This cake turns out incredibly soft with a rich chocolate flavour that somehow tastes even better the next day. The little bit of coffee doesn’t make it taste like coffee at all; it just deepens the chocolate and makes the whole thing taste fuller and more balanced.


Ingredients

Units Scale

Chocolate Cake

  • 2 cups cake flour
  • 2 cups caster sugar
  • 3/4 cup cocoa powder
  • 2 tsp baking powder
  • 1 1/2 tsp baking soda
  • 1 tsp salt
  • 1 tsp strong coffee powder
  • 1 cup milk, room temperature
  • 1/2 cup canola oil
  • 2 jumbo eggs, room temperature
  • 2 tsp vanilla essence
  • 1 cup boiling water

Chocolate Buttercream Icing

  • 1 1/2 cups softened butter
  • 3/4 cup cocoa powder
  • 4 to 5 cups icing sugar
  • 1/2 cup milk
  • 2 tsp vanilla essence
  • 1/2 tsp instant coffee

Optional Decoration


Instructions

Cake

  1. Preheat your oven to 350⁰F (180⁰C).
  2. Grease and line 2 x 23 cm springform cake tins with parchment paper. 
  3. In a large mixing bowl, whisk together the 2 cups of cake flour, 2 cups caster sugar, 3/4 cup cocoa powder, 2 tsp baking powder, 1 1/2 tsp baking soda, 1 tsp salt, and 1 tsp strong coffee powder until everything is evenly combined, and no cocoa lumps are hiding in the corners.
  4. Add the 1 cup milk, 1/2 cup canola oil, 2 jumbo eggs, and 2 tsp vanilla essence to the dry ingredients.
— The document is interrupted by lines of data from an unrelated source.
==> src/rtl/vid_port_pkg.sv <==
package vid_port_pkg;
  typedef enum logic [1:0] {
    SEL_NONE = 2'd0,
    SEL_DATA = 2'd1,
    SEL_CTRL = 2'd2,
    SEL_HV   = 2'd3
  } port_sel_e;
endpackage

==> src/rtl/vid_addr_dec.sv <==
module vid_addr_dec
  import vid_port_pkg::*;
#(
  parameter int unsigned          ADDR_W = 24,
  parameter logic [ADDR_W-1:0]    MASK   = 24'hE700FF,
  parameter logic [ADDR_W-1:0]    BASE   = 24'hC00000
) (
  input  logic [ADDR_W-1:0] addr_i,
  output port_sel_e         sel_o,
  output logic              odd_o
);
  localparam int unsigned OFF_W = 8;

  logic [ADDR_W-1:0] masked;
  logic [OFF_W-1:0]  off;
  logic              hit;

  always_comb begin
    masked = addr_i & MASK;
    off    = masked[OFF_W-1:0];
    hit    = (masked[ADDR_W-1:OFF_W] == BASE[ADDR_W-1:OFF_W]);
    sel_o  = SEL_NONE;
    if (hit) begin
      if (off < 8'd4)                   sel_o = SEL_DATA;
      else if (off < 8'd8)              sel_o = SEL_CTRL;
      else if (off[OFF_W-1:1] == 7'd4)  sel_o = SEL_HV;
    end
    odd_o = addr_i[0];
  end
endmodule

==> src/rtl/vid_ctrl_seq.sv <==
module vid_ctrl_seq #(
  parameter int unsigned DATA_W = 16,
  parameter int unsigned IDX_W  = 5,
  parameter int unsigned VAL_W  = 8,
  parameter logic [1:0]  REG_TAG = 2'b10
) (
  input  logic                clk_i,
  input  logic                rst_ni,
  input  logic                wr_ctrl_i,
  input  logic                clr_i,
  input  logic [DATA_W-1:0]   wdata_i,
  output logic                reg_we_o,
  output logic [IDX_W-1:0]    reg_idx_o,
  output logic [VAL_W-1:0]    reg_val_o,
  output logic                cmd_valid_o,
  output logic [2*DATA_W-1:0] cmd_o,
  output logic                pend_o
);
  localparam int unsigned IDX_LO = DATA_W / 2;

  logic [DATA_W-1:0] first_q;
  logic              is_reg;

  assign is_reg = (wdata_i[DATA_W-1 -: 2] == REG_TAG);

  always_ff @(posedge clk_i or negedge rst_ni) begin
    if (!rst_ni) begin
      pend_o      <= 1'b0;
      first_q     <= '0;
      reg_we_o    <= 1'b0;
      reg_idx_o   <= '0;
      reg_val_o   <= '0;
      cmd_valid_o <= 1'b0;
      cmd_o       <= '0;
    end else begin
      reg_we_o    <= 1'b0;
      cmd_valid_o <= 1'b0;
      if (wr_ctrl_i) begin
        if (pend_o) begin
          cmd_valid_o <= 1'b1;
          cmd_o       <= {first_q, wdata_i};
          pend_o      <= 1'b0;
        end else if (is_reg) begin
          reg_we_o  <= 1'b1;
          reg_idx_o <= wdata_i[IDX_LO +: IDX_W];
          reg_val_o <= wdata_i[VAL_W-1:0];
        end else begin
          first_q <= wdata_i;
          pend_o  <= 1'b1;
        end
      end else if (clr_i) begin
        pend_o <= 1'b0;
      end
    end
  end
endmodule

==> src/rtl/vid_read_mux.sv <==
module vid_read_mux
  import vid_port_pkg::*;
#(
  parameter int unsigned DATA_W = 16
) (
  input  logic              clk_i,
  input  logic              rst_ni,
  input  logic              rd_i,
  input  port_sel_e         sel_i,
  input  logic              odd_i,
  input  logic              word_i,
  input  logic [DATA_W-1:0] status_i,
  input  logic [DATA_W-1:0] hv_i,
  input  logic [DATA_W-1:0] data_rdata_i,
  output logic [DATA_W-1:0] rdata_o
);
  localparam int unsigned HALF = DATA_W / 2;

  logic [DATA_W-1:0] src;
  logic [DATA_W-1:0] nxt;
  logic              zero;

  always_comb begin
    unique case (sel_i)
      SEL_DATA: src = data_rdata_i;
      SEL_CTRL: src = status_i;
      SEL_HV:   src = hv_i;
      default:  src = '0;
    endcase
    // odd word reads and odd data-port byte reads return zero
    zero = (word_i && odd_i) || (sel_i == SEL_DATA && odd_i);
    if (zero)        nxt = '0;
    else if (word_i) nxt = src;
    else if (odd_i)  nxt = {{HALF{1'b0}}, src[HALF-1:0]};
    else             nxt = {{HALF{1'b0}}, src[DATA_W-1:HALF]};
  end

  always_ff @(posedge clk_i or negedge rst_ni) begin
    if (!rst_ni)   rdata_o <= '0;
    else if (rd_i) rdata_o <= nxt;
  end
endmodule

==> src/rtl/vid_host_port.sv <==
module vid_host_port
  import vid_port_pkg::*;
#(
  parameter int unsigned       ADDR_W = 24,
  parameter int unsigned       DATA_W = 16,
  parameter int unsigned       IDX_W  = 5,
  parameter int unsigned       VAL_W  = 8,
  parameter logic [ADDR_W-1:0] MASK   = 24'hE700FF,
  parameter logic [ADDR_W-1:0] BASE   = 24'hC00000
) (
  input  logic                clk_i,
  input  logic                rst_ni,
  input  logic                req_i,
  input  logic                we_i,
  input  logic                word_i,
  input  logic [ADDR_W-1:0]   addr_i,
  input  logic [DATA_W-1:0]   wdata_i,
  input  logic [DATA_W-1:0]   status_i,
  input  logic [DATA_W-1:0]   hv_i,
  input  logic [DATA_W-1:0]   data_rdata_i,
  output logic [DATA_W-1:0]   rdata_o,
  output logic                reg_we_o,
  output logic [IDX_W-1:0]    reg_idx_o,
  output logic [VAL_W-1:0]    reg_val_o,
  output logic                cmd_valid_o,
  output logic [2*DATA_W-1:0] cmd_o,
  output logic                data_wr_o,
  output logic [DATA_W-1:0]   data_wdata_o,
  output logic                data_rd_o
);
  localparam int unsigned HALF = DATA_W / 2;

  port_sel_e         sel;
  logic              odd;
  logic              wr, rd;
  logic              wr_ctrl, wr_data, rd_data, rd_ctrl;
  logic [DATA_W-1:0] wword;
  logic              pend_q;

  vid_addr_dec #(.ADDR_W(ADDR_W), .MASK(MASK), .BASE(BASE)) u_dec (
    .addr_i (addr_i),
    .sel_o  (sel),
    .odd_o  (odd)
  );

  assign wr      = req_i && we_i;
  assign rd      = req_i && !we_i;
  // byte writes are widened and then follow the word path
  assign wword   = word_i ? wdata_i : {wdata_i[HALF-1:0], wdata_i[HALF-1:0]};
  assign wr_ctrl = wr && (sel == SEL_CTRL) && !odd;
  assign wr_data = wr && (sel == SEL_DATA) && !odd;
  assign rd_data = rd && (sel == SEL_DATA) && !odd;
  assign rd_ctrl = rd && (sel == SEL_CTRL) && !(word_i && odd);

  vid_ctrl_seq #(.DATA_W(DATA_W), .IDX_W(IDX_W), .VAL_W(VAL_W)) u_seq (
    .clk_i       (clk_i),
    .rst_ni      (rst_ni),
    .wr_ctrl_i   (wr_ctrl),
    .clr_i       (wr_data || rd_data || rd_ctrl),
    .wdata_i     (wword),
    .reg_we_o    (reg_we_o),
    .reg_idx_o   (reg_idx_o),
    .reg_val_o   (reg_val_o),
    .cmd_valid_o (cmd_valid_o),
    .cmd_o       (cmd_o),
    .pend_o      (pend_q)
  );

  vid_read_mux #(.DATA_W(DATA_W)) u_rd (
    .clk_i        (clk_i),
    .rst_ni       (rst_ni),
    .rd_i         (rd),
    .sel_i        (sel),
    .odd_i        (odd),
    .word_i       (word_i),
    .status_i     (status_i),
    .hv_i         (hv_i),
    .data_rdata_i (data_rdata_i),
    .rdata_o      (rdata_o)
  );

  always_ff @(posedge clk_i or negedge rst_ni) begin
    if (!rst_ni) begin
      data_wr_o    <= 1'b0;
      data_rd_o    <= 1'b0;
      data_wdata_o <= '0;
    end else begin
      data_wr_o <= wr_data;
      data_rd_o <= rd_data;
      if (wr_data) data_wdata_o <= wword;
    end
  end
endmodule
$ cat src/rtl/phy_seq_pkg.sv
package phy_seq_pkg;
  localparam int REG_W  = 16;
  localparam int ADDR_W = 5;

  localparam logic [ADDR_W-1:0] A_CTRL = 5'd0;
  localparam logic [ADDR_W-1:0] A_STAT = 5'd1;
  localparam logic [ADDR_W-1:0] A_ADV  = 5'd4;

  // control register bits
  localparam int CB_RESET  = 15;
  localparam int CB_SPEED  = 13;
  localparam int CB_AN_EN  = 12;
  localparam int CB_AN_RST = 9;
  localparam int CB_DUPLEX = 8;

  // status register bits
  localparam int SB_ABIL_LO = 11;
  localparam int SB_ABIL_N  = 5;
  localparam int SB_AN_DONE = 5;
  localparam int SB_AN_ABLE = 3;
  localparam int SB_LINK    = 2;

  // advertisement layout
  localparam int AB_NEXTPG  = 15;
  localparam int AB_TECH_LO = 5;
  localparam logic [4:0] SEL_IEEE = 5'b00001;

  typedef enum logic [3:0] {
    S_IDLE, S_RST_WR, S_RST_WAIT, S_RST_POLL, S_STAT_RD,
    S_ADV_WR, S_AN_WR, S_AN_POLL, S_SETTLE, S_RECHK,
    S_MAN_WR, S_MAN_CHK, S_UP, S_MON_RD, S_FAIL
  } seq_state_e;

  function automatic logic [REG_W-1:0] adv_word(input logic [REG_W-1:0] st);
    logic [REG_W-1:0] w;
    w = '0;
    w[AB_TECH_LO +: SB_ABIL_N] = st[SB_ABIL_LO +: SB_ABIL_N];
    w[4:0] = SEL_IEEE;
    w[AB_NEXTPG] = 1'b0;
    return w;
  endfunction

  function automatic logic [REG_W-1:0] forced_word(input logic [REG_W-1:0] st);
    logic [REG_W-1:0] w;
    logic fast;
    fast = st[15] | st[14] | st[13];
    w = '0;
    w[CB_SPEED]  = fast;
    w[CB_DUPLEX] = st[14] | (~fast & st[12]);
    return w;
  endfunction

  function automatic logic [REG_W-1:0] an_start_word();
    logic [REG_W-1:0] w;
    w = '0;
    w[CB_AN_EN]  = 1'b1;
    w[CB_AN_RST] = 1'b1;
    return w;
  endfunction

  function automatic logic [REG_W-1:0] reset_word();
    logic [REG_W-1:0] w;
    w = '0;
    w[CB_RESET] = 1'b1;
    return w;
  endfunction
endpackage
File: config.mk
export PLATFORM = sky130hd
export DESIGN_NAME = spi_tunnel_framer
export DESIGN_NICKNAME = d
export VERILOG_FILES = /design/src/rtl/spi_tun_pkg.sv /design/src/rtl/spi_tun_sync.sv /design/src/rtl/spi_tun_capture.sv /design/src/rtl/spi_tun_fifo.sv /design/src/rtl/spi_tunnel_framer.sv
export SDC_FILE = /design/constraint.sdc
export NUM_CORES = 1
export LEC_CHECK = 0
export BUFFER_PORTS_ARGS = -buffer_cell sky130_fd_sc_hd__buf_2
export CAP_MARGIN = 30
export CORE_MARGIN = 8
export CORE_UTILIZATION = 60
export DETAILED_ROUTE_END_ITERATION = 7
export PLACE_DENSITY = 0.84
export SLEW_MARGIN = 15
export SYNTH_ARGS = -nofsm -noshare
export SYNTH_HDL_FRONTEND = slang
export SYNTH_SLANG_ARGS = --single-unit
File: constraint.sdc
create_clock -name clk -period 5.85 [get_ports clk]
set_input_delay 0.585 -clock clk [delete_from_list [all_inputs] [get_ports clk]]
set_output_delay 0.585 -clock clk [all_outputs]
set_load 0.05 [all_outputs]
Mix until smooth.
  5. Carefully pour in the 1 cup of boiling water and gently fold the batter with a spatula until combined.
  6. The batter will look very thin, almost too thin, but that’s exactly what gives this cake its super-moist texture.
  7. Divide the batter evenly between the prepared tins.
  8. Bake for 30 to 35 minutes, or until a toothpick inserted into the centre comes out with only a few soft crumbs attached.
  9. Let the cakes cool in the tins for 10 minutes before turning them out onto a cooling rack.
  10. Make sure the layers are completely cool before icing, or the buttercream will slide around a bit.

Chocolate Buttercream

  1. In a large bowl, beat the 1 1/2 cups of softened butter until creamy and pale.
  2. Add the 3/4 cup cocoa powder, 4 cups icing sugar, 1/2 cup milk, 2 tsp vanilla essence, and 1/2 tsp instant coffee.
  3. Beat until smooth, fluffy, and spreadable. If the buttercream feels too thick, add a splash more milk. If it’s too soft, mix in a little more icing sugar.
  4. Sandwich the cake layers together with buttercream, then cover the top and sides.
  5. Finish with grated milk chocolate or decorate however you like.